[Collected data entries]

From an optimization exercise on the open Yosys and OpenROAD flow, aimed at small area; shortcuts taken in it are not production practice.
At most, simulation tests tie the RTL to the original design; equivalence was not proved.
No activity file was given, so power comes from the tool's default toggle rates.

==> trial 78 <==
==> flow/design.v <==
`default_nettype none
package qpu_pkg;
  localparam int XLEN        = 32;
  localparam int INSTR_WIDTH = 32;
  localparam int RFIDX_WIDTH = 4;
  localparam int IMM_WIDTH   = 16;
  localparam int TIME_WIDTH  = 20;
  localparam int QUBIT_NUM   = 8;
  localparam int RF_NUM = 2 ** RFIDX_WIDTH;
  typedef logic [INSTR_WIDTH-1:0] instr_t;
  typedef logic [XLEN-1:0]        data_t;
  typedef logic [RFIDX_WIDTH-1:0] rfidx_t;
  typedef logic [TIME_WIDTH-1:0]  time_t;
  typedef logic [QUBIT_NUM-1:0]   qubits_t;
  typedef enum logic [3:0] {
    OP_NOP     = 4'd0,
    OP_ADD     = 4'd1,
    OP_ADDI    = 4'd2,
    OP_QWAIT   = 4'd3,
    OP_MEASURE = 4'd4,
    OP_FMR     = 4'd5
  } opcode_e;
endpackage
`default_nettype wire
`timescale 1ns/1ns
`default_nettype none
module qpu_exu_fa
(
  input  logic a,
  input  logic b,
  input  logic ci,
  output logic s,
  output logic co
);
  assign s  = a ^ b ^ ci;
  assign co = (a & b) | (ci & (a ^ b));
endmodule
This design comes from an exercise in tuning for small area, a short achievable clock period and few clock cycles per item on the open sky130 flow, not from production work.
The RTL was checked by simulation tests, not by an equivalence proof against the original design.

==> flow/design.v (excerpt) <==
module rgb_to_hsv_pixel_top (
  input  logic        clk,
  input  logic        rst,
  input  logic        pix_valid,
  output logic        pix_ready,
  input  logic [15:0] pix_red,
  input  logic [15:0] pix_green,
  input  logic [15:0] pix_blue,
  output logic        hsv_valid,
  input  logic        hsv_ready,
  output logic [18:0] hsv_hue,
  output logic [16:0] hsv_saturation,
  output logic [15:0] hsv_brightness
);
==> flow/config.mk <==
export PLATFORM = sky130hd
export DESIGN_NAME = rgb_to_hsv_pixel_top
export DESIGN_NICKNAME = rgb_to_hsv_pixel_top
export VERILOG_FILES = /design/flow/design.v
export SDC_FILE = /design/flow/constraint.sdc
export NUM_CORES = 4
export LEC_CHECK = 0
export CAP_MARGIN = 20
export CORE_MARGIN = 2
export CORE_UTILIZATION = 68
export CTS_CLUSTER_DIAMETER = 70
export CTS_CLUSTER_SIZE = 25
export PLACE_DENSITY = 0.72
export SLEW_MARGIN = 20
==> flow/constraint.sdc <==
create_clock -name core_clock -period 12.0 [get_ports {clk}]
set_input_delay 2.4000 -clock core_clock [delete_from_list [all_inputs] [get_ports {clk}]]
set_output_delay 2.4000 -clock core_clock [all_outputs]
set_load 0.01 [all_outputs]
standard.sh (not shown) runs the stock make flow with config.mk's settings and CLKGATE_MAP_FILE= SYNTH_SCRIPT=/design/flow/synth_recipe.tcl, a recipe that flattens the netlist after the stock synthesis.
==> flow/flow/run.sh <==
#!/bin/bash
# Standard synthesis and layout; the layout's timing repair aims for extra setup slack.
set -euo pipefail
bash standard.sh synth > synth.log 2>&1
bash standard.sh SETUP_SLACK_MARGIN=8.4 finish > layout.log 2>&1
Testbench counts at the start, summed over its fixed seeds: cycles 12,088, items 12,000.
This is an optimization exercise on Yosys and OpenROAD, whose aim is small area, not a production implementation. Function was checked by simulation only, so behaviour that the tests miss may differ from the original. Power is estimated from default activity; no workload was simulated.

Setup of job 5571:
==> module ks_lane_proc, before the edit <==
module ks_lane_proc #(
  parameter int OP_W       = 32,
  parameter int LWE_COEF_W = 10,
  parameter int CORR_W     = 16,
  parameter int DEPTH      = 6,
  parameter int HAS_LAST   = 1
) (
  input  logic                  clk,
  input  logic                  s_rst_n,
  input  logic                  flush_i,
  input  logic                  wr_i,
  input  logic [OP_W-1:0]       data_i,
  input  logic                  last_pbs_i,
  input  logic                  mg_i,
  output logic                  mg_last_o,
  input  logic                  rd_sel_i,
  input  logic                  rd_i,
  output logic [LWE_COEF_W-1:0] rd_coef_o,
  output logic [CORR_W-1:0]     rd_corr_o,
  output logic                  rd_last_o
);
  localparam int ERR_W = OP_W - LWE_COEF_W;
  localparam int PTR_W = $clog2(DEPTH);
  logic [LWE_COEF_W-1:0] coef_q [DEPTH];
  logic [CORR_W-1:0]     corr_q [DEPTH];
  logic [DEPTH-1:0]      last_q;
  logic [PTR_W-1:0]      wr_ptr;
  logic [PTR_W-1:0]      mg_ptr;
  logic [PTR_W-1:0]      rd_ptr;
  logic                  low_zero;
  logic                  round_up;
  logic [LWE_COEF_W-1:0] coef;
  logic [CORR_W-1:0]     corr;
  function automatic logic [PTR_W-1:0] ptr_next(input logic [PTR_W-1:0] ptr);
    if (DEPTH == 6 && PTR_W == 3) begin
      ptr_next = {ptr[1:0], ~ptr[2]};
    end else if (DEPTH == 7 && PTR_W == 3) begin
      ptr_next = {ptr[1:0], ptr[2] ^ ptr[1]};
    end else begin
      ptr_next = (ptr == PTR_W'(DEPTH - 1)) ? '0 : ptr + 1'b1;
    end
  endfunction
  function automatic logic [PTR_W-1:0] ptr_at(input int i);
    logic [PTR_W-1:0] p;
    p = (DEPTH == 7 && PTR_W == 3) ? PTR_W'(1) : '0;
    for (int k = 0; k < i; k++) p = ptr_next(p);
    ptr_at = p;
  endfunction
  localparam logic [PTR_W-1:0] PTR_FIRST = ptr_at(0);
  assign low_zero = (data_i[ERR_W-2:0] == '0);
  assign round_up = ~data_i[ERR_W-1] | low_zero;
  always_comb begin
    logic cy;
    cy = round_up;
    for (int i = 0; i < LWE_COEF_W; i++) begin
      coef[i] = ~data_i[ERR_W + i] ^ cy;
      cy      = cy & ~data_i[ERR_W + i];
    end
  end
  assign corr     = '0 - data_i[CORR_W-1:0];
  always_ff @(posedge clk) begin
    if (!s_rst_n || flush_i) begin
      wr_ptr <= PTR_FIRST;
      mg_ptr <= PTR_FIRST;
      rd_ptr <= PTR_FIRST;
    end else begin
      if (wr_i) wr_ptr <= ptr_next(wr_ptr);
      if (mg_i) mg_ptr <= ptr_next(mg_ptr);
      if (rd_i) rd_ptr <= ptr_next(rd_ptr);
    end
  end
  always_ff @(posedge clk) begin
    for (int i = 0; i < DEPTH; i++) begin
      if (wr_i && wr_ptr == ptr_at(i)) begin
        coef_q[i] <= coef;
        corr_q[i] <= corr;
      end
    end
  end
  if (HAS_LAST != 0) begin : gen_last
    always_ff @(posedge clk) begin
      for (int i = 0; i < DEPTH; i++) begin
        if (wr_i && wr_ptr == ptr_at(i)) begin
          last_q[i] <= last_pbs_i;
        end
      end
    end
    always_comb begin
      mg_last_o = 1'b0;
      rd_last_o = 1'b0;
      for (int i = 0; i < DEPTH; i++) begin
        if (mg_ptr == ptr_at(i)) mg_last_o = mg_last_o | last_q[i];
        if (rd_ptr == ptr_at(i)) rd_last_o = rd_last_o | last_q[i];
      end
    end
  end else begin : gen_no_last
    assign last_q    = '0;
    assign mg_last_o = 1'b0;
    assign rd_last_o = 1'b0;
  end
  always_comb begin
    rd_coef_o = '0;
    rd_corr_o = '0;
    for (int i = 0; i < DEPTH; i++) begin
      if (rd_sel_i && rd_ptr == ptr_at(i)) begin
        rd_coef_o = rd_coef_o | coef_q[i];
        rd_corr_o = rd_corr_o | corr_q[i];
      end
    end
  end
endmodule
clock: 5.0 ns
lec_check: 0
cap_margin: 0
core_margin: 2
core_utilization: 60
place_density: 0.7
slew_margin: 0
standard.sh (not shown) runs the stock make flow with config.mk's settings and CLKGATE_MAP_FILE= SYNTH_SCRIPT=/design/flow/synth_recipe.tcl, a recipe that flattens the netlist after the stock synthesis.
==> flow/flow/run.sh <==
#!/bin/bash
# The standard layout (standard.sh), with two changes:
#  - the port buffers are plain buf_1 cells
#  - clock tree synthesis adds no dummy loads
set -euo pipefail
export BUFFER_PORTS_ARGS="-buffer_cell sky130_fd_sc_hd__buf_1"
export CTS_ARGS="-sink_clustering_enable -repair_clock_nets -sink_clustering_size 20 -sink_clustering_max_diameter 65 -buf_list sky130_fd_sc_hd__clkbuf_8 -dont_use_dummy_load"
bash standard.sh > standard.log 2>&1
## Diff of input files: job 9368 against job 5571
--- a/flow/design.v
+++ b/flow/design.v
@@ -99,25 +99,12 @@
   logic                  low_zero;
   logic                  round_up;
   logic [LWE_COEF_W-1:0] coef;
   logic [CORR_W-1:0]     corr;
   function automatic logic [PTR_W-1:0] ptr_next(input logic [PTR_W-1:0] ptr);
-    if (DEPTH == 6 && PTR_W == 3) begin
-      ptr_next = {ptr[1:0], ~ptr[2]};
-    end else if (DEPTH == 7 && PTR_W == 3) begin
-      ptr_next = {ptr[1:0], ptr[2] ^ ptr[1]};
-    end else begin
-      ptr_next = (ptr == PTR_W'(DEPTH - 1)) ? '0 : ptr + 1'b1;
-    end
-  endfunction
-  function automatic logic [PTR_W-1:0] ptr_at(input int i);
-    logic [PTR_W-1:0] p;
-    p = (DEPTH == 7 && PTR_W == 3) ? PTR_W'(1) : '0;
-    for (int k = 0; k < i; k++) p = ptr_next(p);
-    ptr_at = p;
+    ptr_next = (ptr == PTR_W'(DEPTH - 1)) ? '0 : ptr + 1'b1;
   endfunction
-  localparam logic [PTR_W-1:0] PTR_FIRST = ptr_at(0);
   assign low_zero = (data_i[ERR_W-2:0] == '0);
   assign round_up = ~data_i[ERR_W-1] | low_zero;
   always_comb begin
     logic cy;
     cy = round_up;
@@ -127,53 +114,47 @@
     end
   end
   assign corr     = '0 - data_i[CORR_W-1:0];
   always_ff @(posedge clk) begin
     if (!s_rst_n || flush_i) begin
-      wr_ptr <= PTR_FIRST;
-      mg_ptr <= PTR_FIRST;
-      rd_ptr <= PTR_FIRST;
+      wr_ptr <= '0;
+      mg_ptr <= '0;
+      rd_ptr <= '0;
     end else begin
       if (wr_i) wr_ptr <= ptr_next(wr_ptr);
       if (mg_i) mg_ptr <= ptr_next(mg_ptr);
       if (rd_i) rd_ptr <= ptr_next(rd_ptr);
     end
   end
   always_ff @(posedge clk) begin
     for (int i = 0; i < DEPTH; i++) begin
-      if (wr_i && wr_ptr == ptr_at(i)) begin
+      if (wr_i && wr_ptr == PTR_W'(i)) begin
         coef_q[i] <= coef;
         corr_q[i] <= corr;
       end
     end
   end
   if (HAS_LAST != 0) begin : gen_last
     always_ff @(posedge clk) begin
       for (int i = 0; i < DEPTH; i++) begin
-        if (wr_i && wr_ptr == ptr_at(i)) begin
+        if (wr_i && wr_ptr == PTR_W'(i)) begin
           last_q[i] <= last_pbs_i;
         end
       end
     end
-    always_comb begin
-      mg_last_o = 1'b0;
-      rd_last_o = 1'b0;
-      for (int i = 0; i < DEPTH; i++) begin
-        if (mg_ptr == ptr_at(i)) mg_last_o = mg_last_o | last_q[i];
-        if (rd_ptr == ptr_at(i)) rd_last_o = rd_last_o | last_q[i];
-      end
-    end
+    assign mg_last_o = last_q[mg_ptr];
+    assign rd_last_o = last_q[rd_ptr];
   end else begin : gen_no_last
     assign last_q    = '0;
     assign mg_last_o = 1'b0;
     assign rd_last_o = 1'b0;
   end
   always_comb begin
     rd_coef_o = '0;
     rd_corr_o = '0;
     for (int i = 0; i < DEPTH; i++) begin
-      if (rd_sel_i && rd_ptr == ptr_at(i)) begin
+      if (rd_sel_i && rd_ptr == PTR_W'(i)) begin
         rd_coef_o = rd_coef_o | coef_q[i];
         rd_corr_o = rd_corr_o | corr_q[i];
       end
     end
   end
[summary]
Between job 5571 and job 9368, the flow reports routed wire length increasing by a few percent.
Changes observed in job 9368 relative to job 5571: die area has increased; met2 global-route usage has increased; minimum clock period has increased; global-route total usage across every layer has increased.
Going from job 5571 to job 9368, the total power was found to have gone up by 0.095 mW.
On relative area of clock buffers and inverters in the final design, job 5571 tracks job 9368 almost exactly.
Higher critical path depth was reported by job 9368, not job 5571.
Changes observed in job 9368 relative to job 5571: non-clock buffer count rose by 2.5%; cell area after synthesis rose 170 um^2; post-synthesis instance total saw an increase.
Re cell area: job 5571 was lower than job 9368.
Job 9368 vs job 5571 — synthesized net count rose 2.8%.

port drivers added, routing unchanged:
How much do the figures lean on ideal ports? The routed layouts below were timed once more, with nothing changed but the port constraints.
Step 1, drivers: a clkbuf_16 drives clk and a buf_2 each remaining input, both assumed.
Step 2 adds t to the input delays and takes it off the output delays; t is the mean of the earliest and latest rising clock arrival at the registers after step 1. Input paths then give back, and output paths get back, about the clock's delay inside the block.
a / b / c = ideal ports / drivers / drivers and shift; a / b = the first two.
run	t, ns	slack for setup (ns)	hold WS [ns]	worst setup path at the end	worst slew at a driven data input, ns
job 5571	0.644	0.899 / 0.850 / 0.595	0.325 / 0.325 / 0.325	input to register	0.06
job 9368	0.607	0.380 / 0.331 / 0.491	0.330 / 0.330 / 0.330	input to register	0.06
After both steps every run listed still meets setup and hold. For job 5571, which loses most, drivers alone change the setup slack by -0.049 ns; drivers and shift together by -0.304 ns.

(Task brief): Copy only this part of the entries above: the line with "assign co = (a & b) | (ci & (a ^ b));", the line with "This design comes", and the lines between, all exactly as written.

(Written solution):
  assign co = (a & b) | (ci & (a ^ b));
endmodule
This design comes from an exercise in tuning for small area, a short achievable clock period and few clock cycles per item on the open sky130 flow, not from production work.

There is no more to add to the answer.